Below are entries; output exactly the lines from the one with "The lower clock" to the one with "## static timing again, ports no longer ideal", both included, and nothing else.

------------

This is an optimization exercise on Yosys and OpenROAD, whose aim is small area, not a production implementation. In this exercise RTL edits were held to simulation tests only and were not proved equivalent to the original. No activity file was given, so power comes from the tool's default toggle rates.

v22:
==> flow/design.v (excerpt) <==
module rpn_stack_evaluator #(
	parameter int STACK_DEPTH = 16,
	parameter int NUM_VARS = 32
) (
	input  logic               clk,
	input  logic               arst_n,
	input  logic               in_valid,
	output logic               in_ready,
	input  logic [2:0]         kind,
	input  logic [1:0]         op_code,
	input  logic [4:0]         var_index,
	input  logic signed [31:0] literal,
	output logic               out_valid,
	input  logic               out_ready,
	output logic               print_valid,
	output logic signed [31:0] print_value,
	output logic [2:0]         status
);
	localparam int W   = 4;
	localparam int NB  = 32 / W;
	localparam int LNB = $clog2(NB);
	localparam int PW  = LNB + 5;
	localparam logic [5:0] S_CLR  = 6'd0;
	localparam logic [5:0] S_IDLE = 6'd1;
	localparam logic [5:0] S_PUSH = 6'd2;
	localparam logic [5:0] S_RB1  = 6'd3;
	localparam logic [5:0] S_RB2  = 6'd4;
	localparam logic [5:0] S_RA1  = 6'd5;
	localparam logic [5:0] S_RA2  = 6'd6;
	localparam logic [5:0] S_OB   = 6'd7;
	localparam logic [5:0] S_AS1  = 6'd8;
	localparam logic [5:0] S_AS3  = 6'd9;
	localparam logic [5:0] S_ADD1 = 6'd10;
	localparam logic [5:0] S_ADD2 = 6'd11;
	localparam logic [5:0] S_MB   = 6'd12;
	localparam logic [5:0] S_MA   = 6'd13;
	localparam logic [5:0] S_DS   = 6'd14;
	localparam logic [5:0] S_DA   = 6'd15;
	localparam logic [5:0] S_DB   = 6'd16;
	localparam logic [5:0] S_DT   = 6'd17;
	localparam logic [5:0] S_DC   = 6'd18;
	localparam logic [5:0] S_DQ   = 6'd19;
	localparam logic [5:0] S_DR   = 6'd20;
	localparam logic [5:0] S_DF   = 6'd21;
	localparam logic [5:0] S_DN   = 6'd22;
	localparam logic [5:0] S_ZP   = 6'd23;   
	localparam logic [5:0] S_ZOK     = 6'b011000;
	localparam logic [5:0] S_ZUNDER  = 6'b011001;
	localparam logic [5:0] S_ZOVER   = 6'b011010;
	localparam logic [5:0] S_ZDIV0   = 6'b011011;
	localparam logic [5:0] S_ZNOTVAR = 6'b011100;
	localparam logic [5:0] R_PRINT  = 6'b110000;
	localparam logic [2:0] X_ZERO = 3'd0;
	localparam logic [2:0] X_HEAD = 3'd1;
	localparam logic [2:0] X_SHL  = 3'd2;
  ...
Size: ~1600 flip-flops, roughly 84 I/O pins, about 0.036 mm^2 of cells after synthesis.
Settings: LEC_CHECK=0, ABC_AREA=1, CAP_MARGIN=0, CORE_MARGIN=2, CORE_UTILIZATION=60, PLACE_DENSITY=0.7, SLEW_MARGIN=0; clock period 12.0 ns.
standard.sh (not shown) runs the stock make flow with config.mk's settings and CLKGATE_MAP_FILE= SYNTH_SCRIPT=/design/flow/synth_recipe.tcl, a recipe that flattens the netlist after the stock synthesis.
==> flow/flow/run.sh <==
#!/bin/bash
# Own layout flow: the standard flow (standard.sh) with these changes:
#  - synthesis is synth_recipe.tcl unchanged except that its ABC call maps the
#    combinational logic with flow/area.abc (area only, no delay target) instead of
#    ORFS's abc_area.script; flip-flops are mapped before ABC, so registers, their
#    names and cell types are the standard synthesis's;
#  - port buffers use sky130_fd_sc_hd__buf_1 (the default pick is a 10 um2 delay buffer);
#  - clock tree synthesis without dummy loads, with clkbuf_8 leaf clusters.
# make's full output goes to flow_make.log here; ORFS keeps each step's log in orfs/logs/.
set -euo pipefail
here=$(pwd)
{
	head -n 1 synth_recipe.tcl
	cat <<TCL
proc abc {args} {
	set keep {}
	set skip 0
	foreach a \$args {
		if {\$skip} { set skip 0; continue }
		if {\$a eq "-script" || \$a eq "-D" || \$a eq "-constr"} { set skip 1; continue }
		lappend keep \$a
	}
	yosys abc -script $here/flow/area.abc {*}\$keep
}
TCL
	tail -n +2 synth_recipe.tcl
} > own_synth.tcl
export BUFFER_PORTS_ARGS="-buffer_cell sky130_fd_sc_hd__buf_1"
export CTS_ARGS="-sink_clustering_enable -repair_clock_nets -sink_clustering_size 21 -sink_clustering_max_diameter 60 -buf_list sky130_fd_sc_hd__clkbuf_8 -dont_use_dummy_load"
bash standard.sh SYNTH_SCRIPT=$here/own_synth.tcl finish > flow_make.log 2>&1
==> flow/flow/area.abc <==
strash
&get -n
&fraig -x
&put
dc2
strash
&get -n
&dch -f
&nf -R 1000
&put
For v18, these inputs were changed with respect to v22:
-- flow/config.mk --
<<< v22, line 8
export ABC_AREA = 1
export CAP_MARGIN = 0
export CORE_MARGIN = 2
export CORE_UTILIZATION = 60
export PLACE_DENSITY = 0.7
export SLEW_MARGIN = 0
>>> v18, line 8
export ABC_AREA = 1
export CAP_MARGIN = 20
export CORE_MARGIN = 2
export CORE_UTILIZATION = 60
export CTS_BUF_LIST = sky130_fd_sc_hd__clkbuf_8
export CTS_CLUSTER_DIAMETER = 60
export CTS_CLUSTER_SIZE = 20
export PLACE_DENSITY = 0.7
export SLEW_MARGIN = 20
[summary]
- From v18 to v22, number of nets with antenna violations after routing did not move at all.
- Taking v22 as the reference, in v18 final sequential cell count essentially unchanged, clock-pin slew reported for the worst setup and hold paths after clock tree synthesis essentially unchanged, clock distribution area overhead in the final layout essentially unchanged, number of buffer and inverter instances along the worst setup path essentially unchanged, total global routing overflow essentially unchanged.
[inputs] v55 vs v18
-- flow/flow/run.sh --
<<< v18, line 28
export BUFFER_PORTS_ARGS="-buffer_cell sky130_fd_sc_hd__buf_1"
export CTS_ARGS="-sink_clustering_enable -repair_clock_nets -sink_clustering_size 21 -sink_clustering_max_diameter 60 -buf_list sky130_fd_sc_hd__clkbuf_8 -dont_use_dummy_load"
bash standard.sh SYNTH_SCRIPT=$here/own_synth.tcl finish > flow_make.log 2>&1
>>> v55, line 28
export BUFFER_PORTS_ARGS="-buffer_cell sky130_fd_sc_hd__buf_1"
export CTS_ARGS="-sink_clustering_enable -repair_clock_nets -sink_clustering_size 20 -sink_clustering_max_diameter 60 -buf_list sky130_fd_sc_hd__clkbuf_8 -dont_use_dummy_load"
bash standard.sh SYNTH_SCRIPT=$here/own_synth.tcl finish > flow_make.log 2>&1
### Flow results
Against v18, v55 comes in about 0.3% higher on power density over the cells. Between v18 and v55, the difference in utilization is negligible. v55: signal arrival time at the worst endpoint lower than v18. Between v18 and v55, the difference in multi-input gate share of the layout cell area is negligible. Upper clock frequency limit in v55 vs v18: up 0.71%. Per the comparison of v55 with v18, total stage count of the critical path saw little to no change, post-route antenna net violation count shows no meaningful change, routed wire length has increased.
The following lists how v10 was set up differently from v55:
-- flow/flow/run.sh --
<<< v55, line 28
export BUFFER_PORTS_ARGS="-buffer_cell sky130_fd_sc_hd__buf_1"
export CTS_ARGS="-sink_clustering_enable -repair_clock_nets -sink_clustering_size 20 -sink_clustering_max_diameter 60 -buf_list sky130_fd_sc_hd__clkbuf_8 -dont_use_dummy_load"
bash standard.sh SYNTH_SCRIPT=$here/own_synth.tcl finish > flow_make.log 2>&1
>>> v10, line 28
export BUFFER_PORTS_ARGS="-buffer_cell sky130_fd_sc_hd__buf_1"
export CTS_ARGS="-sink_clustering_enable -repair_clock_nets -sink_clustering_size 22 -sink_clustering_max_diameter 40 -buf_list sky130_fd_sc_hd__clkbuf_8 -dont_use_dummy_load"
bash standard.sh SYNTH_SCRIPT=$here/own_synth.tcl finish > flow_make.log 2>&1
Findings:
Looking at met3 track demand over resource, v10 sits 0.33 points above v55. Global-route wire length before repair grows slightly when moving from v55 to v10. Compared with v55, v10 shows clock network power share higher by 1.9 points. Relative to v55, wire length the detailed router placed on met1 has gone down in v10. Re top fanout value on the critical path: no difference whatsoever between v55 and v10. Comparing v10 against v55, there is no change at all in footprint of the multi-input gates. The count of clock buffers in the final design in v10 is 1.2 times that in v55. Max number of global-route vias before repair across v10 and v55: v10.
Inputs modified between v10 and v50:
-- flow/flow/run.sh --
<<< v10, line 28
export BUFFER_PORTS_ARGS="-buffer_cell sky130_fd_sc_hd__buf_1"
export CTS_ARGS="-sink_clustering_enable -repair_clock_nets -sink_clustering_size 22 -sink_clustering_max_diameter 40 -buf_list sky130_fd_sc_hd__clkbuf_8 -dont_use_dummy_load"
bash standard.sh SYNTH_SCRIPT=$here/own_synth.tcl finish > flow_make.log 2>&1
>>> v50, line 28
export BUFFER_PORTS_ARGS="-buffer_cell sky130_fd_sc_hd__buf_1"
export CTS_ARGS="-sink_clustering_enable -repair_clock_nets -sink_clustering_size 20 -sink_clustering_max_diameter 80 -buf_list sky130_fd_sc_hd__clkbuf_8 -dont_use_dummy_load"
bash standard.sh SYNTH_SCRIPT=$here/own_synth.tcl finish > flow_make.log 2>&1
==> comparison <==
v50 finished every step from synthesis to the final layout, and the layout passed the timing, design-rule and antenna checks.
Compared with v10, in v50 count of non-filler cells in the finished layout now sits lower, highest achievable clock rate neither gained nor lost much, latest clock arrival within the worst-skew pair dropped 30 ps, clock-buffer cell count has decreased.
Per the comparison of v50 with v10, total power lost 0.21 mW; path depth of the worst reg2reg path lost 2; total length of routed wires neither gained nor lost much; post-route cell area lost 340 um^2.

---

Setup of run C:
Another version of the RTL of rpn_stack_evaluator (not shown whole).
For scale: ~2700 cells after synthesis, roughly 84 I/O pins.
// rpn_stack_evaluator
module rpn_stack_evaluator #(
	parameter int STACK_DEPTH = 16,
	parameter int NUM_VARS = 32
) (
	input  logic               clk,
	input  logic               arst_n,
	input  logic               in_valid,
	output logic               in_ready,
	input  logic [2:0]         kind,
	input  logic [1:0]         op_code,
	input  logic [4:0]         var_index,
	input  logic signed [31:0] literal,
	output logic               out_valid,
	input  logic               out_ready,
	output logic               print_valid,
	output logic signed [31:0] print_value,
	output logic [2:0]         status
);
	localparam logic [5:0] S_CLR  = 6'd0;
	localparam logic [5:0] S_IDLE = 6'd1;
	localparam logic [5:0] S_PUSH = 6'd2;
	localparam logic [5:0] S_RB1  = 6'd3;
	localparam logic [5:0] S_RB2  = 6'd4;
	localparam logic [5:0] S_RA1  = 6'd5;
	localparam logic [5:0] S_RA2  = 6'd6;
	localparam logic [5:0] S_OB   = 6'd7;
	localparam logic [5:0] S_AS1  = 6'd8;
	localparam logic [5:0] S_AS3  = 6'd9;
	localparam logic [5:0] S_ADD1 = 6'd10;
	localparam logic [5:0] S_ADD2 = 6'd11;
	localparam logic [5:0] S_MB   = 6'd12;
	localparam logic [5:0] S_MA   = 6'd13;
	localparam logic [5:0] S_DA   = 6'd14;
	localparam logic [5:0] S_DB   = 6'd15;
	localparam logic [5:0] S_DC   = 6'd16;
	localparam logic [5:0] S_DQ   = 6'd17;
	localparam logic [5:0] S_DR   = 6'd18;
	localparam logic [5:0] S_DF   = 6'd19;
	localparam logic [5:0] S_DN   = 6'd20;
	localparam logic [5:0] S_Z    = 6'd21;
	localparam logic [5:0] R_OK     = 6'b100000;
	localparam logic [5:0] R_UNDER  = 6'b100001;
	localparam logic [5:0] R_OVER   = 6'b100010;
	localparam logic [5:0] R_DIV0   = 6'b100011;
	localparam logic [5:0] R_NOTVAR = 6'b100100;
	localparam logic [5:0] R_PRINT  = 6'b110000;
	localparam logic [2:0] X_ZERO = 3'd0;
	localparam logic [2:0] X_HEAD = 3'd1;
	localparam logic [2:0] X_SHL  = 3'd2;
	localparam logic [2:0] X_VAR  = 3'd3;
	localparam logic [2:0] X_LIT  = 3'd4;
	logic [5:0]  state_q, state_d;
	logic [4:0]  ph_q;
	logic [4:0]  cnt_q, cnt_d;
	logic [31:0] a_q;
	logic [4:0]  idx_q, idx_d;
	logic        f_q, f_d;
	logic        qb_q, qb_d;
	logic        neg_q, neg_d;
	logic [16*33-1:0] srng_q;
	logic [32*32-1:0] vrng_q;
  ...
make LEC_CHECK=0 ABC_AREA=1 CAP_MARGIN=20 CORE_MARGIN=2 CORE_UTILIZATION=40 PLACE_DENSITY=0.6 SLEW_MARGIN=20 finish   # period 12.0 ns
run.sh (not shown) runs the stock make flow with config.mk's settings and CLKGATE_MAP_FILE= SYNTH_SCRIPT=/design/flow/synth_recipe.tcl, a recipe that flattens the netlist after the stock synthesis.
Stock flow here: none of the scripts above is used.
#### Input delta (run B over run C)
- an added CTS_BUF_LIST of sky130_fd_sc_hd__clkbuf_8
- a change of PLACE_DENSITY from 0.6 to 0.7
- an added CTS_CLUSTER_DIAMETER of 60
- an added CTS_CLUSTER_SIZE of 20
- a change of CORE_UTILIZATION from 40 to 60
[summary]
Taking run C as 1.0, run B lands at 1.13 on ratio of routed vias to standard cells.
Changes observed in run B relative to run C: design area shows a reduction of about 9%; minimum setup slack in the final design moved up; count of plain and timing-repair buffers in the layout saw an increase; total vias in the final route now sits lower.
The lower clock slew at the register clock pins of the worst setup and hold paths came out of run C.
Against run C, run B reports a part of the power in combinational logic that is higher.
Run C -> run B: die area decreased by more than a quarter
Run C -> run B: count of inserted tapcells decreased by more than a quarter

## static timing again, ports no longer ideal
The flow's constraints put no driver on any port. The routed layouts listed below were extracted and timed again, unchanged, in two steps. Step 1: set_driving_cell puts a clkbuf_16 on clk and a buf_2 on each other input, an assumption about the parent block. Step 2 times the ports against the registers' clock, not the clock port: input delays grow and output delays shrink by t, the midpoint of the rising clock arrivals with the driver on. Three values: no drivers, after step 1, after step 2; two values: the first two.
run | t, ns | setup slack, ns | worst setup path at the end | slew at the worst register clock pin (ns) | cell pins on the clock port's net
v22 | 0.700 | 6.554 / 6.500 / 6.187 | input to register | 0.12 / 0.12 | 1
v18 | 0.700 | 6.554 / 6.500 / 6.187 | input to register | 0.12 / 0.12 | 1
v55 | 0.717 | 6.593 / 6.538 / 6.223 | input to register | 0.11 / 0.11 | 1
v10 | 0.733 | 6.558 / 6.505 / 6.185 | input to register | 0.12 / 0.12 | 1
v50 | 0.717 | 6.546 / 6.492 / 6.207 | input to register | 0.11 / 0.11 | 1
run C | 0.778 | 4.826 / 4.788 / 4.788 | input to output | 0.07 / 0.07 | 1
run B | 0.783 | 4.852 / 4.821 / 4.821 | input to output | 0.12 / 0.12 | 1
After both steps setup and hold are still met in every run listed. The setup slack of v10, which loses most, moves by -0.053 ns with the drivers and by -0.373 ns with both steps.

------------

## RESULT OF THIS EXERCISE
The lower clock slew at the register clock pins of the worst setup and hold paths came out of run C.
Against run C, run B reports a part of the power in combinational logic that is higher.
Run C -> run B: die area decreased by more than a quarter
Run C -> run B: count of inserted tapcells decreased by more than a quarter

## static timing again, ports no longer ideal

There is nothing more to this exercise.